Later that evening it was back to the Civic for the once-in-a-lifetime opportunity to see '70s prog-rockers play their phenomenal score to Dario Argento's 1977 horror masterpiece Suspiria.
The superlatively creepy music felt only more chilling played live, and you could tell the packed house was loving every minute of it. It's one of Argento's more coherent films, but dream logic still dominates Suspiria, which follows wide-eyed American student Suzy (the radiant Jessica Harper) as she discovers the ballet school she's just joined is run by witches.
Next up was Cheap Thrills, an often discomforting but always deeply enjoyable black comedy.
Journeyman character actor Pat Healy, who made an impression last year in Ti West's The Innkeepers, plays Craig, a failed writer and young father facing eviction who's drowning his sorrows in a bar after being laid off.
After bumping into his reckless old pal Vince (Ethan Embry from Can't Hardly Wait), the pair accept drinks from a married couple played by comedy stalwart David Koechner (Anchorman) and Healy's Innkeepers co-star Sara Paxton.
There's something a little off about the couple, but that doesn't stop Craig and Vince responding to a series of minor challenges for which they offer cash rewards.
Things escalate quickly as violence enters the dynamic, and by the time the two friends are back at the couple's house, traditional notions of dignity have become challenged.
Cheap Thrills could easily have just been a Very Bad Things-esque exercise is escalating insanity, but it digs a littler deeper than that, and has nuanced observations to make about friendship; class conflict and dog-eating.
It's definitely uncomfortable at times, but there's an absence of glibness to the film - the high concept is embraced with a combination of realism; seriousness and macabre joy. It's not entirely clear who we're supposed to be rooting for, if anyone.
I really enjoyed Cheap Thrills, and if it sounds like your bag you should definitely check out the second screening this Friday at 9.30pm - director Evan Katz will be in attendance to do a Q & A.
On Monday afternoon I attended Ginger and Rosa, the coming-of-age tale from celebrated writer/director Sally Potter, who made the enduring 1992 art-house classic Orlando.

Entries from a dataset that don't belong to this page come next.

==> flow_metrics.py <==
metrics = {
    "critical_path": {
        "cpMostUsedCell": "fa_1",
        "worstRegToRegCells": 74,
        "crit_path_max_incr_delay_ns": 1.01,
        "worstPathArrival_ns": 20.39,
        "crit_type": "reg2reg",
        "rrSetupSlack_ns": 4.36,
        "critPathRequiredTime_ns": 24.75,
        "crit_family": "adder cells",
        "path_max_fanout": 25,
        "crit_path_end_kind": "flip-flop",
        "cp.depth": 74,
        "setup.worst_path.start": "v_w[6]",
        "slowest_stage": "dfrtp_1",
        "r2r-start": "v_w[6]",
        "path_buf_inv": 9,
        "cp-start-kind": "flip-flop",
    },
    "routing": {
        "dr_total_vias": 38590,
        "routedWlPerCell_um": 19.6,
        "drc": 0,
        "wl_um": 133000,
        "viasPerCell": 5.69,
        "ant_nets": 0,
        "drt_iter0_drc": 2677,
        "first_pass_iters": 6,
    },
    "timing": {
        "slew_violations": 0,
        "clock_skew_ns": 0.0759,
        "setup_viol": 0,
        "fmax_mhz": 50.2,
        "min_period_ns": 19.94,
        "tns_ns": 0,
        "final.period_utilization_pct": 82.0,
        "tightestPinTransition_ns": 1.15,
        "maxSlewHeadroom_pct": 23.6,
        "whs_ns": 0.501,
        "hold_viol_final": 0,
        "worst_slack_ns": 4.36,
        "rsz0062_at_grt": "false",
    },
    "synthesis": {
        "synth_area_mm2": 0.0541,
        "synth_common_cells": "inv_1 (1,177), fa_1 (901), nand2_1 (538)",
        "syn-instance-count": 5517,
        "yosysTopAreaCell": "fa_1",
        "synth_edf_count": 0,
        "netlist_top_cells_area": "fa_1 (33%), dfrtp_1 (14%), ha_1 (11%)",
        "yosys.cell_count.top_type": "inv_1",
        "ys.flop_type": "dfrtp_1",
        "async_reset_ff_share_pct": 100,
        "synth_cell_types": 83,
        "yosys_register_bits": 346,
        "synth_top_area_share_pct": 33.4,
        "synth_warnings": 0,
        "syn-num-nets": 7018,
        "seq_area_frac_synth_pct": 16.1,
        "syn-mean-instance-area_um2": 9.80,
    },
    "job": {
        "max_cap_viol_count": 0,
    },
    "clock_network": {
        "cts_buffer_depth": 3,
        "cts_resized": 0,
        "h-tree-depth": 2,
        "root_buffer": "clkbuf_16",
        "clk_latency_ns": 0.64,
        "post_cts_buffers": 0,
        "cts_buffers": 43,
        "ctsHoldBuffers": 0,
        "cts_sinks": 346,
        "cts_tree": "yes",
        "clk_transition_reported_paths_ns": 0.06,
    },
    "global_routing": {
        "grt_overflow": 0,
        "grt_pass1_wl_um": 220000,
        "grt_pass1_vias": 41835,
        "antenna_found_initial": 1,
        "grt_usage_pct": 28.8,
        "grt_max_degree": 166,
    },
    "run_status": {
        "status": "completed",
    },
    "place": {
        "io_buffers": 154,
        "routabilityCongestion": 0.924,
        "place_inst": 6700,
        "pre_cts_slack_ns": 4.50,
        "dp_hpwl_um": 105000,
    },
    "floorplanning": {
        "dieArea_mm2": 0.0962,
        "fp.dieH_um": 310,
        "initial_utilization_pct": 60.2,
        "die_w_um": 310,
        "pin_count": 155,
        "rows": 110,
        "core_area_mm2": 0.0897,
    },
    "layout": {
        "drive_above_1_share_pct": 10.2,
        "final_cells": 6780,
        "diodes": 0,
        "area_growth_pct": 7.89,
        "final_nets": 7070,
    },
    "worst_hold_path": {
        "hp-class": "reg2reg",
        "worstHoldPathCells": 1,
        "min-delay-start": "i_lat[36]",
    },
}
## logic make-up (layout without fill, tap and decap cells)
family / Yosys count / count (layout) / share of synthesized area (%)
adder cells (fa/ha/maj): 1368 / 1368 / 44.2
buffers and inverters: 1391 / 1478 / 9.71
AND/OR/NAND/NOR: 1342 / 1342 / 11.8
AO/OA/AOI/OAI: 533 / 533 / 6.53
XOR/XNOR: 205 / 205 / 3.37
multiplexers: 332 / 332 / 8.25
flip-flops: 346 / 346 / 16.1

This isn't the first film to use the Cuban missile crisis as a metaphor for the explosive emotions of puberty, but it does so with a low-key tenderness that wholly won me over.
Elle Fanning (Super 8) and Alice Englert (Beautiful Creatures) play the titular duo, inseparable teenage best friends in 1962 London. While Ginger frets about a nuclear apocalypse, Rosa is busy cultivating her sexuality.
When the father-less Rosa begins attracting inappropriate attention from Ginger's insufferable 'radical' dad Roland (Alessandro Nivola), things start unravelling between the pair.
Ginger & Rosa isn't a groundbreaking film, but it is beautifully put together and very watchable. Fanning is impressively affecting as the sensitive but resiliant Ginger, while Englert (who incidentally is the daughter of Kiwi director Jane Campion) displays much more depth here than she did in this year's Twilight-derived fantasy romance, Beautiful Creatures.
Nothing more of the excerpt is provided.